::: Exercise data

$ cat src/rtl/ram_stream_reader_pkg.sv
// Shared types and constants for the RAM stream reader: FSM states, output FIFO
// geometry and the read credit limit.
package ram_stream_reader_pkg;

  typedef enum logic [1:0] {
    ST_IDLE  = 2'd0,
    ST_RUN   = 2'd1,
    ST_DRAIN = 2'd2
  } state_e;

  localparam int unsigned FIFO_DEPTH   = 4;
  localparam int unsigned FIFO_PTR_W   = $clog2(FIFO_DEPTH);
  localparam int unsigned FIFO_CNT_W   = FIFO_PTR_W + 1;
  localparam int unsigned CREDIT_LIMIT = 4;
  localparam int unsigned PEND_STAGES  = 2;
  localparam int unsigned CREDIT_W     = FIFO_CNT_W + 1;

  // Words already committed: buffered in the FIFO plus reads still in the RAM pipe.
  function automatic logic [CREDIT_W-1:0] credits_used(
    input logic [FIFO_CNT_W-1:0]  occ,
    input logic [PEND_STAGES-1:0] pend
  );
    return CREDIT_W'(occ) + CREDIT_W'(pend[0]) + CREDIT_W'(pend[1]);
  endfunction

endpackage

$ cat src/rtl/ram_stream_reader_stream_fifo.sv
// Four-entry synchronous FIFO holding {LAST, DATA} words returned by the RAM.
// A push is accepted while full only if a pop happens on the same edge.
module stream_fifo
  import ram_stream_reader_pkg::*;
#(
  parameter int unsigned WIDTH = 3
) (
  input  logic                  clk,
  input  logic                  rst_n,
  input  logic                  push,
  input  logic                  pop,
  input  logic [WIDTH-1:0]      wr_data,
  output logic [WIDTH-1:0]      rd_data,
  output logic                  full,
  output logic                  empty,
  output logic [FIFO_CNT_W-1:0] count
);

  logic [WIDTH-1:0]      mem_q [FIFO_DEPTH];
  logic [WIDTH-1:0]      mem_d [FIFO_DEPTH];
  logic [FIFO_PTR_W-1:0] wr_ptr_q, wr_ptr_d;
  logic [FIFO_PTR_W-1:0] rd_ptr_q, rd_ptr_d;
  logic [FIFO_CNT_W-1:0] count_q, count_d;
  logic                  do_push, do_pop;

  assign full    = (count_q == FIFO_CNT_W'(FIFO_DEPTH));
  assign empty   = (count_q == '0);
  assign count   = count_q;
  assign rd_data = mem_q[rd_ptr_q];

  always_comb begin
    do_pop   = pop && !empty;
    do_push  = push && (!full || do_pop);
    mem_d    = mem_q;
    wr_ptr_d = wr_ptr_q;
    rd_ptr_d = rd_ptr_q;
    if (do_push) begin
      mem_d[wr_ptr_q] = wr_data;
      wr_ptr_d        = wr_ptr_q + FIFO_PTR_W'(1);
    end
    if (do_pop) begin
      rd_ptr_d = rd_ptr_q + FIFO_PTR_W'(1);
    end
    count_d = count_q + FIFO_CNT_W'(do_push) - FIFO_CNT_W'(do_pop);
  end

  always_ff @(posedge clk or negedge rst_n) begin
    if (!rst_n) begin
      for (int i = 0; i < FIFO_DEPTH; i++) begin
        mem_q[i] <= '0;
      end
      wr_ptr_q <= '0;
      rd_ptr_q <= '0;
      count_q  <= '0;
    end else begin
      mem_q    <= mem_d;
      wr_ptr_q <= wr_ptr_d;
      rd_ptr_q <= rd_ptr_d;
      count_q  <= count_d;
    end
  end

endmodule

::::::

- [Work task]:
Please transcribe the listing in its entirety, exactly.

- [Task result]:
$ cat src/rtl/ram_stream_reader_pkg.sv
// Shared types and constants for the RAM stream reader: FSM states, output FIFO
// geometry and the read credit limit.
package ram_stream_reader_pkg;

  typedef enum logic [1:0] {
    ST_IDLE  = 2'd0,
    ST_RUN   = 2'd1,
    ST_DRAIN = 2'd2
  } state_e;

  localparam int unsigned FIFO_DEPTH   = 4;
  localparam int unsigned FIFO_PTR_W   = $clog2(FIFO_DEPTH);
  localparam int unsigned FIFO_CNT_W   = FIFO_PTR_W + 1;
  localparam int unsigned CREDIT_LIMIT = 4;
  localparam int unsigned PEND_STAGES  = 2;
  localparam int unsigned CREDIT_W     = FIFO_CNT_W + 1;

  // Words already committed: buffered in the FIFO plus reads still in the RAM pipe.
  function automatic logic [CREDIT_W-1:0] credits_used(
    input logic [FIFO_CNT_W-1:0]  occ,
    input logic [PEND_STAGES-1:0] pend
  );
    return CREDIT_W'(occ) + CREDIT_W'(pend[0]) + CREDIT_W'(pend[1]);
  endfunction

endpackage

$ cat src/rtl/ram_stream_reader_stream_fifo.sv
// Four-entry synchronous FIFO holding {LAST, DATA} words returned by the RAM.
// A push is accepted while full only if a pop happens on the same edge.
module stream_fifo
  import ram_stream_reader_pkg::*;
#(
  parameter int unsigned WIDTH = 3
) (
  input  logic                  clk,
  input  logic                  rst_n,
  input  logic                  push,
  input  logic                  pop,
  input  logic [WIDTH-1:0]      wr_data,
  output logic [WIDTH-1:0]      rd_data,
  output logic                  full,
  output logic                  empty,
  output logic [FIFO_CNT_W-1:0] count
);

  logic [WIDTH-1:0]      mem_q [FIFO_DEPTH];
  logic [WIDTH-1:0]      mem_d [FIFO_DEPTH];
  logic [FIFO_PTR_W-1:0] wr_ptr_q, wr_ptr_d;
  logic [FIFO_PTR_W-1:0] rd_ptr_q, rd_ptr_d;
  logic [FIFO_CNT_W-1:0] count_q, count_d;
  logic                  do_push, do_pop;

  assign full    = (count_q == FIFO_CNT_W'(FIFO_DEPTH));
  assign empty   = (count_q == '0);
  assign count   = count_q;
  assign rd_data = mem_q[rd_ptr_q];

  always_comb begin
    do_pop   = pop && !empty;
    do_push  = push && (!full || do_pop);
    mem_d    = mem_q;
    wr_ptr_d = wr_ptr_q;
    rd_ptr_d = rd_ptr_q;
    if (do_push) begin
      mem_d[wr_ptr_q] = wr_data;
      wr_ptr_d        = wr_ptr_q + FIFO_PTR_W'(1);
    end
    if (do_pop) begin
      rd_ptr_d = rd_ptr_q + FIFO_PTR_W'(1);
    end
    count_d = count_q + FIFO_CNT_W'(do_push) - FIFO_CNT_W'(do_pop);
  end

  always_ff @(posedge clk or negedge rst_n) begin
    if (!rst_n) begin
      for (int i = 0; i < FIFO_DEPTH; i++) begin
        mem_q[i] <= '0;
      end
      wr_ptr_q <= '0;
      rd_ptr_q <= '0;
      count_q  <= '0;
    end else begin
      mem_q    <= mem_d;
      wr_ptr_q <= wr_ptr_d;
      rd_ptr_q <= rd_ptr_d;
      count_q  <= count_d;
    end
  end

endmodule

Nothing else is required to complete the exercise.